Make sense?  Awesome.  Now let’s take a look at those domains again.

http://twitter.com

These domains start with “com” and move to “twitter“.  Using a “whois” search, we can see that the organizational name “twitter” in the “com” TLD space is registered by Twitter, Inc.  Everything that is owned by Twitter regarding the Twitter service will exist at or below “twitter.com“.  For instance, http://search.twitter.com, which lets you “search” the “twitter.com” organization level domain space.

However:

http://twitter.access-logins.com/login/

Well, this is different.  Despite the fact that it has “twitter” somewhere in the domain space, it’s below the organizational level!  Once someone owns a domain name, they can create subs of that domain any way they wish.  This is important – let’s look again.

Here, remove the /login/ part.  Any part of a domain after the original / is not part of the domain structure.  We’ll get to that in a second.  So we’re left with “twitter.access-logins.com” – “com” puts the domain in the common namespace for domain names, but the organization level is “access-logins” – this isn’t Twitter!  In fact, a “whois” lookup of “access-logins.com” gives us an error:

Connection refused connecting to whois.paycenter.com.cn

What?  So first off, we can’t even tell who owns the domain, because a common request for that information is refused by the carrier.  That’s a big tell.  Finally, “cn” is the country level domain for China, which means this domain is located somewhere inside of China!  More than likely, their “Great Firewall” is blocking access, but as you can see, just a little investigation brings up a lot of doubts.

Finally, the owners of the organizational domain level “access-logins” can, again, put anything they want after the “access-logins” portion of the domain in the RTL direction.  Here, they put “twitter“, but if they want, they could use “com” first, and THEN “twitter“, making the domain then “twitter.com.access-logins.com” – and this is an easy way to fool people.  Why not?  There it is, “twitter.com“, right in the domain.  This is why it’s so important to remember to read domain names from Right-To-Left.

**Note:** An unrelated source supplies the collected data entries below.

`src/core/epv_pkg.sv`:
```
/*
 * Shared constants and carrier types for the non-volatile program and
 * verify sequencer: register offsets, widths, reset values and the
 * bundle of pin levels.
 * Assumes a 32-bit APB master and a 40 MHz pclk.
 */
package epv_pkg;

  // ---------------------------------------------------------------
  // Widths
  // ---------------------------------------------------------------
  localparam int unsigned SR_W    = 20;    // Shadow register and array width
  localparam int unsigned OPT_W   = 8;     // Option register width
  localparam int unsigned OPT_DOUT = 1;    // Option bit routing shadow to dout
  localparam int unsigned VERIFY_PULSES = 19; // Clock pulses to read 20 bits

  // ---------------------------------------------------------------
  // APB register byte offsets
  // ---------------------------------------------------------------
  localparam logic [7:0] CTRL_OFS   = 8'h00; // Control, read/write
  localparam logic [7:0] SHADOW_OFS = 8'h04; // Shadow register, read only
  localparam logic [7:0] ARRAY_OFS  = 8'h08; // Non-volatile array, read only
  localparam logic [7:0] OPTION_OFS = 8'h0c; // Active option bits, read only
  localparam logic [7:0] STATUS_OFS = 8'h10; // Sequencer status, read only

  // ---------------------------------------------------------------
  // Field positions and reset values
  // ---------------------------------------------------------------
  localparam int unsigned CTRL_PROG_EN = 0;  // Allow erase and write pulses
  localparam int unsigned STAT_FROM_NV = 0;  // Shadow holds array data
  localparam int unsigned STAT_ERASED  = 1;  // An erase ran since reset
  localparam int unsigned STAT_WRITTEN = 2;  // A write ran since reset
  localparam int unsigned STAT_DOUT_ON = 3;  // Shadow routed to dout
  localparam logic [0:0]       CTRL_RST   = 1'h1;
  localparam logic [SR_W-1:0]  SHADOW_RST = 20'h00000;
  localparam logic [SR_W-1:0]  ARRAY_RST  = 20'hfffff; // Erased state
  localparam logic [OPT_W-1:0] OPT_RST    = 8'h00;

  // ---------------------------------------------------------------
  // Carrier: external pin levels, all asynchronous to pclk
  // ---------------------------------------------------------------
  typedef struct packed {
    logic sclk;        // Serial clock from the programmer
    logic sdata;       // Serial data
    logic s_wr;        // Secondary write strobe
    logic nv_select;   // Non-volatile select
    logic nv_load;     // Non-volatile load
    logic opt_wr;      // Option register write strobe
    logic opt_en_n;    // Option mode enable, active low
    logic vpp_erase;   // Negative programming pulse present
    logic vpp_write;   // Positive programming pulse present
  } epv_pins_s;

  localparam epv_pins_s PINS_RST = '{default: 1'b0};

endpackage

```
`src/core/epv_sequencer.sv`:
```
/*
 * Program and verify sequencer for the 20-bit non-volatile word.
 * Holds the shadow register, the option register, the array model and
 * an APB slave for status and control.
 * Assumes all pin inputs are asynchronous to pclk and the serial clock
 * is much slower than pclk (at least four pclk periods per level).
 */
// Contract
// - Whole word programmed in one parallel step
// - Write ANDs array with shadow bits
// - Dout shows shadow bits during reload
// - Twenty bits read with nineteen pulses
// - Delayed nv_select rise copies array
// - Rising serial clock shifts LSB first
// - Option bits apply on strobe falling edge
// - Synthesizer uses only array-copied data
`timescale 1ns/10ps
module epv_sequencer (
  input  wire logic                      pclk,
  input  wire logic                      presetn,
  input  wire logic                      ce,
  input  wire logic                      psel,
  input  wire logic                      penable,
  input  wire logic                      pwrite,
  input  wire logic [7:0]                paddr,
  input  wire logic [31:0]               pwdata,
  output logic      [31:0]               prdata,
  output logic                           pready,
  output logic                           pslverr,
  input  wire epv_pkg::epv_pins_s        pins,
  output logic                           dout,
  output logic      [epv_pkg::SR_W-1:0]  freq_word,
  output logic                           freq_valid
);

  // ---------------------------------------------------------------
  // Declarations
  // ---------------------------------------------------------------
  epv_pkg::epv_pins_s            sync1_r;     // First synchroniser stage
  epv_pkg::epv_pins_s            sync2_r;     // Second stage, safe to use
  epv_pkg::epv_pins_s            prev_r;      // Previous safe sample
  logic [epv_pkg::SR_W-1:0]      shadow_r;    // Shadow register
  logic [epv_pkg::SR_W-1:0]      array_r;     // Non-volatile cells
  logic [epv_pkg::OPT_W-1:0]     opt_sh_r;    // Option shift stage
  logic [epv_pkg::OPT_W-1:0]     opt_r;       // Option buffer in effect
  logic [0:0]                    ctrl_r;      // Control register
  logic                          from_nv_r;   // Shadow came from array
  logic                          erased_r;    // Erase seen
  logic                          written_r;   // Write seen
  logic [epv_pkg::SR_W-1:0]      freq_r;      // Word to the synthesizer
  logic                          fvalid_r;    // Word is valid
  logic                          dout_r;      // Registered serial output
  logic                          sclk_rise;   // Serial clock rising edge
  logic                          erase_go;    // Erase pulse starts
  logic                          write_go;    // Write pulse starts
  logic                          nv_copy;     // Array to shadow copy
  logic                          dout_on;     // Shadow routed to dout
  logic                          sh_load;     // Serial load of shadow
  logic                          opt_load;    // Serial load of option
  logic                          apb_acc;     // APB access phase
  logic                          mapped;      // Address decodes

  // ---------------------------------------------------------------
  // Helpers
  // ---------------------------------------------------------------
  // Rising edge of a synchronised level
  function automatic logic rise(input logic now, input logic was);
    rise = now & ~was;
  endfunction

  // Falling edge of a synchronised level
  function automatic logic fall(input logic now, input logic was);
    fall = ~now & was;
  endfunction

  // ---------------------------------------------------------------
  // Pin synchronisers
  // ---------------------------------------------------------------
  // Two stages before any logic reads a pin; a third for edges
  always_ff @(posedge pclk or negedge presetn) begin
    if (!presetn) begin
      sync1_r <= epv_pkg::PINS_RST;
      sync2_r <= epv_pkg::PINS_RST;
      prev_r  <= epv_pkg::PINS_RST;
    end else if (ce) begin
      sync1_r <= pins;
      sync2_r <= sync1_r;
      prev_r  <= sync2_r;
    end
  end

  // ---------------------------------------------------------------
  // Event decode
  // ---------------------------------------------------------------
  assign sclk_rise = rise(sync2_r.sclk, prev_r.sclk);
  // Option routes shadow out only while the option mode is enabled
  assign dout_on   = opt_r[epv_pkg::OPT_DOUT] & ~sync2_r.opt_en_n;
  // Erase level set: all three lines high, pulse begins
  assign erase_go  = ctrl_r[epv_pkg::CTRL_PROG_EN] & sync2_r.s_wr & sync2_r.nv_select
                     & sync2_r.nv_load & rise(sync2_r.vpp_erase, prev_r.vpp_erase);
  // Write level set: select low, strobe and load high
  assign write_go  = ctrl_r[epv_pkg::CTRL_PROG_EN] & sync2_r.s_wr & ~sync2_r.nv_select
                     & sync2_r.nv_load & rise(sync2_r.vpp_write, prev_r.vpp_write);
  // Copy on select rising with load low, or load falling with select high
  assign nv_copy   = (rise(sync2_r.nv_select, prev_r.nv_select) & ~sync2_r.nv_load)
                   | (fall(sync2_r.nv_load, prev_r.nv_load) & sync2_r.nv_select);
  // Shadow takes serial data with both strobes low and load high
  assign sh_load   = ~sync2_r.s_wr & ~sync2_r.opt_wr & sync2_r.nv_load;
  assign opt_load  = sync2_r.opt_wr;

  // ---------------------------------------------------------------
  // Shadow register
  // ---------------------------------------------------------------
  // Array copy wins over a shift in the same cycle; it is the parallel path
  always_ff @(posedge pclk or negedge presetn) begin
    if (!presetn) begin
      shadow_r <= epv_pkg::SHADOW_RST;
    end else if (ce) begin
      if (nv_copy) begin
        shadow_r <= array_r;
      end else if (sclk_rise && (dout_on || sh_load)) begin
        // LSB leaves first, data enters at the top
        shadow_r <= {sync2_r.sdata, shadow_r[epv_pkg::SR_W-1:1]};
      end
    end
  end

  // Origin of the shadow contents
  always_ff @(posedge pclk or negedge presetn) begin
    if (!presetn) begin
      from_nv_r <= 1'b0;
    end else if (ce) begin
      if (nv_copy) begin
        from_nv_r <= 1'b1;
      end else if (sclk_rise && (dout_on || sh_load)) begin
        from_nv_r <= 1'b0;
      end
    end
  end

  // ---------------------------------------------------------------
  // Non-volatile array
  // ---------------------------------------------------------------
  // Every bit changes in the same cycle; write can only clear bits
  always_ff @(posedge pclk or negedge presetn) begin
    if (!presetn) begin
      array_r <= epv_pkg::ARRAY_RST;
    end else if (ce) begin
      if (erase_go) begin
        array_r <= epv_pkg::ARRAY_RST;
      end else if (write_go) begin
        array_r <= array_r & shadow_r;
      end
    end
  end

  // Sticky history for software
  always_ff @(posedge pclk or negedge presetn) begin
    if (!presetn) begin
      erased_r  <= 1'b0;
      written_r <= 1'b0;
    end else if (ce) begin
      erased_r  <= erased_r | erase_go;
      written_r <= written_r | write_go;
    end
  end

  // ---------------------------------------------------------------
  // Option register
  // ---------------------------------------------------------------
  // Shift stage fills while the strobe is high, buffer on its fall;
  // buffering keeps routing steady while new bits stream in
  always_ff @(posedge pclk or negedge presetn) begin
    if (!presetn) begin
      opt_sh_r <= epv_pkg::OPT_RST;
      opt_r    <= epv_pkg::OPT_RST;
    end else if (ce) begin
      if (opt_load && sclk_rise) begin
        opt_sh_r <= {sync2_r.sdata, opt_sh_r[epv_pkg::OPT_W-1:1]};
      end
      if (fall(sync2_r.opt_wr, prev_r.opt_wr)) begin
        opt_r <= opt_sh_r;
      end
    end
  end

  // ---------------------------------------------------------------
  // Serial output and synthesizer word
  // ---------------------------------------------------------------
  // Bit 0 is visible before the first pulse, so 19 pulses read 20 bits
  always_ff @(posedge pclk or negedge presetn) begin
    if (!presetn) begin
      dout_r <= 1'b0;
    end else if (ce) begin
      dout_r <= dout_on ? shadow_r[0] : 1'b0;
    end
  end

  // Only array-origin data reaches the synthesizer while selected
  always_ff @(posedge pclk or negedge presetn) begin
    if (!presetn) begin
      freq_r   <= epv_pkg::SHADOW_RST;
      fvalid_r <= 1'b0;
    end else if (ce) begin
      if (sync2_r.nv_select && !sync2_r.nv_load && from_nv_r) begin
        freq_r   <= shadow_r;
        fvalid_r <= 1'b1;
      end else if (!sync2_r.nv_select) begin
        fvalid_r <= 1'b0;
      end
    end
  end

  assign dout       = dout_r;
  assign freq_word  = freq_r;
  assign freq_valid = fvalid_r;

  // ---------------------------------------------------------------
  // APB slave
  // ---------------------------------------------------------------
  assign apb_acc = psel & penable;
  assign mapped  = (paddr == epv_pkg::CTRL_OFS) | (paddr == epv_pkg::SHADOW_OFS)
                 | (paddr == epv_pkg::ARRAY_OFS) | (paddr == epv_pkg::OPTION_OFS)
                 | (paddr == epv_pkg::STATUS_OFS);
  // Zero wait states; unmapped addresses answer with an error
  assign pready  = 1'b1;
  assign pslverr = apb_acc & ~mapped;

  // Control writes; only the programming enable is writable
  always_ff @(posedge pclk or negedge presetn) begin
    if (!presetn) begin
      ctrl_r <= epv_pkg::CTRL_RST;
    end else if (ce && apb_acc && pwrite && paddr == epv_pkg::CTRL_OFS) begin
      ctrl_r <= pwdata[epv_pkg::CTRL_PROG_EN +: 1];
    end
  end

  // Read data registered in the setup cycle so it is stable at access
  always_ff @(posedge pclk or negedge presetn) begin
    if (!presetn) begin
      prdata <= 32'h00000000;
    end else if (ce && psel && !penable && !pwrite) begin
      case (paddr)
        epv_pkg::CTRL_OFS:   prdata <= {31'h00000000, ctrl_r};
        epv_pkg::SHADOW_OFS: prdata <= {12'h000, shadow_r};
        epv_pkg::ARRAY_OFS:  prdata <= {12'h000, array_r};
        epv_pkg::OPTION_OFS: prdata <= {24'h000000, opt_r};
        epv_pkg::STATUS_OFS: prdata <= {28'h0000000, dout_on, written_r, erased_r, from_nv_r};
        default:             prdata <= 32'h00000000;
      endcase
    end
  end
endmodule // epv_sequencer

```
`config.mk`:
```
export PLATFORM = sky130hd
export DESIGN_NAME = epv_sequencer
export DESIGN_NICKNAME = d
export VERILOG_FILES = /design/src/core/epv_pkg.sv /design/src/core/epv_sequencer.sv
export SDC_FILE = /design/constraint.sdc
export NUM_CORES = 1
export LEC_CHECK = 0
export ABC_AREA = 1
export BUFFER_PORTS_ARGS = -buffer_cell sky130_fd_sc_hd__buf_2
export CAP_MARGIN = 20
export CORE_MARGIN = 8
export CORE_UTILIZATION = 47
export DETAILED_ROUTE_END_ITERATION = 7
export GPL_TIMING_DRIVEN = 0
export PLACE_DENSITY = 0.7
export SLEW_MARGIN = 20
export SYNTH_ARGS = -nofsm -noshare
export SYNTH_HDL_FRONTEND = slang
export SYNTH_SLANG_ARGS = --single-unit
```
`constraint.sdc`:
```
create_clock -name pclk -period 3.8 [get_ports pclk]
set_input_delay 0.76 -clock pclk [delete_from_list [all_inputs] [get_ports pclk]]
set_output_delay 0.76 -clock pclk [all_outputs]
set_load 0.02 [all_outputs]
```
Yosys cells after proc, flatten, opt, wreduce, memory -nomap -nowiden:

Cells that the tools add are included.

* register bits: 138
* bits in latches: 0
* bits in writable memories: 0
* bits in read-only memories: 0
* output and inout bits: 56
* memories: 0

* $add $sub $neg: 0
* multiply operators: 0
* div/mod/pow operators: 0
* $lt $le $gt $ge: 0
* eq/ne operators: 5
* shifts and indexed selects: 0
* mux-type cells: 10
* bitwise operators: 38
* reduce and logical (&&, ||, !) cells: 23

Operators with widths (count)
* $pmux W20 S5: 1
* $mux W20: 4
* $and A1 B1 Y1: 20
* $and A20 B20 Y20: 1
* $eq A8 B4 Y1 const B: 2
* $reduce_and A2 Y1: 6
* $logic_and A1 B1 Y1: 10
* $not A1 Y1: 10
* $eq A8 B3 Y1 const B: 1
* $eq A8 B5 Y1 const B: 1
* $logic_not A8 Y1: 1
* $or A1 B1 Y1: 7
* $mux W1: 5
* $reduce_bool A2 Y1: 2
* $logic_not A1 Y1: 3
* $ne A2 B1 Y1 const B: 1
* $logic_or A1 B1 Y1: 1

Logic depth before layout (Yosys ltp):

Gate-level depths: netlist of the first run.

* depth after elaboration: 7
* mapped depth: 8
* mapped depth without buffers: 7

Worst setup path before layout of the first run:

OpenSTA, ideal clock, no wires.

* path kind: input to output
* from: in paddr[5]
* to: out pslverr
* arrival time: 1.746 ns
* required time: 3.040 ns
* slack: 1.294 ns
* cell stages on the path: 5
* path through: inv_1 -> nand2_2 -> nor2_8 -> buf_2 -> a221oi_1

* cells in the longest elaborated chain, start to end: 7

RTL lines
* from (decl): RTL line epv_sequencer.sv:25 `input wire logic [7:0] paddr,`
* $eq A8 B3 Y1 or $logic_not A8 Y1 (tied branches): RTL line epv_sequencer.sv:222 `assign mapped = (paddr == epv_pkg::CTRL_OFS) | (paddr == epv_pkg::SHADOW_OFS)`
* $or A1 B1 Y1: RTL line epv_sequencer.sv:222
* $or A1 B1 Y1 (2 in a row): RTL line epv_sequencer.sv:223 `| (paddr == epv_pkg::ARRAY_OFS) | (paddr == epv_pkg::OPTION_OFS)`
* $or A1 B1 Y1 *: RTL line epv_sequencer.sv:224 `| (paddr == epv_pkg::STATUS_OFS);`
* $not A1 Y1 *: RTL line epv_sequencer.sv:227 `assign pslverr = apb_acc & ~mapped;`
* $and A1 B1 Y1 *: RTL line epv_sequencer.sv:227
* to (decl): RTL line epv_sequencer.sv:29 `output logic pslverr,`

Every way passes the cells marked *; elsewhere a longest branch is shown, timed or not.

Worst setup path in the final report of the first run:

* from: in paddr[4]
* to: out pslverr

The elaborated chain is that of the path after synthesis.

==> impl_results.md, run 1 <==
- Crit path max-delay family: buffers and inverters
- CP max stage delay: approximately 0.34 ns
- Min-delay worst type: input pin to async pin
- Post-CTS resize count: 0
- Power Density: 625 nW/um^2
- Final HPWL DP: roughly 9500 um
- DRC viols: 0
- Die height: about 130 um
- CTS tree: built
- Worst Clk Skew: 0.00730 ns
- Area delta synth->final: 21.1%
- Root Buffer: clkbuf_16
- Leakage Power: around 3.5 nW
- Synth area leaders: dfrtp_1 46%, nand2_1 15%, dfstp_2 9.8%
- CP max stage cell: a221oi_1
- Total track usage: 17.8%
- Depth of the CTS H-tree: 4
- RSZ-0062 raised after global routing: false
- First-pass GRT wire length: 22,700 um
- Syn avg cell area: 8.58 um^2
- Post-synthesis instance total: between 600 and 700
- Setup bufs post-CTS: 0
- Rows: 40
- Hold Fails Final Rpt: 0
- Clk_lat worst skew: 0.42 ns
- Initial Util: between 40% and 50%
- Syn. warnings: 0
- Max-Cap Viols: 0
- Critical Path AT: 1.84 ns
- Hold_buf cts: 0
- Nets: just over 800
- Period utilization: 68.4%
- CTS Buffer Depth: 2
- Congestion Overflow GR: 0
- Largest net degree at the start of global routing: 70
- CTS Sinks: about 130
- Routed length per instance: 14.9 um
- Number of distinct library cells after synthesis: 29
- Setup_tns: 0 ns
- Chip width: between 100 and 150 um
- Routability cong.: 0.823
- DIE AREA: roughly 16,000 um^2
- WL met1: 6020 um
- Synthesis-stage register bit count: 126
- Vias per Instance: 5.02
- Tightest Pin Transition: 0.552 ns
- Worst-path cell chain: buf_2 > inv_1 > nand2_2 > nor2_8 > buf_2 > a221oi_1 > buf_2
- Antenna violations before repair: 0
- Final Worst Setup Slack: around 1.2 ns
- Total power: 4.28 mW
- Worst slew margin: 63.2%
- F_max: approximately 380 MHz
- Yosys top cell by area: dfrtp_1
- Vias in the first global route: 4,549
- Slew Limit Fails: 0
- Worst path required time: 3.04 ns
- Dpl cells: slightly below 900
- Num CTS Buffers: 17
- Final setup fails: 0
- Initial DRC Count: 342
- TritonRoute pass-1 iters: 5
- Worst setup path category: input pin to output port
- Worst r2r src: ctrl_r
- Highest routed layer: met4
- Yosys top cell area share: 46.5%
- Core Region: approximately 12,000 um^2
- Worst-path maximum fanout: 10
- Area after DPL: 6240 um^2
- Diodes inserted: 0
- Met2 wire len: 6330 um
- Buf/Inv on CP: 4
- Crit start category: input pin
- Status: completed
- Port bufs: 65
- Clk pin slew, worst setup/hold paths: about 0.060 ns
- Fin crit period: about 2.6 ns
- Fraction of layout cells with a size suffix above 1: 24.1%
- Met3 routed WL: 999 um
- Most common cell on crit path: buf_2
- Post-route cell area: 6850 um^2
- Peak VDD IR: between 0.3 and 0.4 mV
- Via count: 4,594
- CP endpoint kind: output port
- Mapped cell area: 5660 um^2
- DRT Wirelength: 13,600 um
- Worst setup path start: paddr[4]
- Setup WS pre-CTS: 1.20 ns
- I/O pin count: 111
- Final Non-Filler Cells: 915
- Register area share after synthesis: a little under three fifths
- Antenna Nets Post-Route: 0
[metal layers]
metal	global-route usage [%]	up-vias
met1	23.1	2142
met2	27.5	158
met5	0	-
met3	5.27	28
met4	7.02	0
li1	-	2266
[cells in the mapped netlist]
master    count
inv_2         4
a21oi_1       8
nor2_4        2
nor2_8        1
buf_4        17
nand2_2       8
o22ai_2      10
o21ai_2       1
o21ai_1      62
nand3_1      30
a221oi_1      1
inv_1        62
o21ai_0      44
nand2_4       1
nor2_1       21
nand2_1     220
dfrtp_1     105
clkbuf_1      6
nand4_1       3
dfstp_2      21
buf_6         2
nand3_2       1
buf_2        18
clkbuf_2      1
o22ai_1       2
mux2_2        1
nor3_1        2
nor2_2        3
conb_1        2
[per-stage QoR]
step           hold slack [ns]  utilization [%]
3_5_place_dp             0.460             52.6
5_1_grt                  0.338             57.7
3_3_place_gp             0.457             52.3
6_report                 0.303             57.7
4_1_cts                  0.316             57.7
2_1_floorplan            0.435                -
[power by group]
group / internal (mW) / total [mW] / switching, mW / leakage (nW)
combinational: 0.272 / 0.818 / 0.546 / 1.66
clock: 1.09 / 1.68 / 0.586 / 0.279
sequential: 1.60 / 1.78 / 0.179 / 1.59
[flip-flops by register name, indices dropped and copies added, names as in the netlist, 6 cells and up]
register and cells:
array_r 20, freq_word 20, prdata 20, shadow_r 20, sync1_r 9, opt_r 8
opt_sh_r 8, sync2_r 8, prev_r 6
[final timing paths]
kind,endpoint,slack [ns],cells past startpoint
worst max-delay path,pslverr,1.20,7
worst min-delay path,opt_r[2],0.30,1
worst max register to register,array_r[17],2.30,6
worst min register to register,prdata[10],0.47,2
max in group asynchronous,array_r[14],2.73,2
min in group pclk,prdata[10],0.47,2
[worst reg2reg max path: stages (launching register included)]
cell     delay (ns)
dfstp_2        0.56
nand2_1        0.08
nor3_1         0.14
nand3_1        0.15
buf_2          0.24
o21ai_1        0.17
nand2_1        0.08
[kinds of logic after synthesis]
| logic type | Yosys count | share of synthesized area (%) |
|---|---|---|
| other | 2 | 0.133 |
| AOI/OAI and AO/OA | 128 | 12.8 |
| buffers and inverters | 110 | 9.11 |
| DFF | 126 | 56.2 |
| muxes | 1 | 0.199 |
| and+or+nand+nor | 292 | 21.5 |
[final cells by class]
class	instances	area (um^2)
fill	1066	5010
buffer	44	268
multi-input combinational	434	2000
clock buffer	21	440
tap	147	184
inverter	66	248
timing repair buffer	66	359
clock inverter	11	168
sequential	126	3180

IP Address / Domain spoofing

Furthering the spoofing of domains to the common eye, you’ll sometimes see something like this:

http://78.233.142.211/twitter.com/

Again, this can look relatively legit.  You see “twitter.com/” right there!  This goes back to our earlier point that any part of a domain after the original / is not part of the domain structure. In fact, 99 times out of 100, anything after the first slash indicates the folder structure on the web server.  Here, the link doesn’t even use a domain name, but instead uses a quartet of numbers, commonly referred to as an IP address.  Next, they have a folder named “twitter.com” – that’s it.

(For the record, domain names are nice ways of covering IP addresses so you can remember “google.com“, not Google’s IP address. That IP address, by the way, is totally made up.)

Finally

Although admittedly somewhat lengthy, I hope this gives you some indication of how to be able to smell out the most common of phishing attacks.  Even if they get you on the initial social engineering part, once you get to any site via a link provided to you, check out the URL in your address bar.  You may just see something a little… phishy.

  • http://www.deltaangel.com Reed Gustow

    What an excellent tutorial! This is a real service, Dave. You have done many people a huge favor.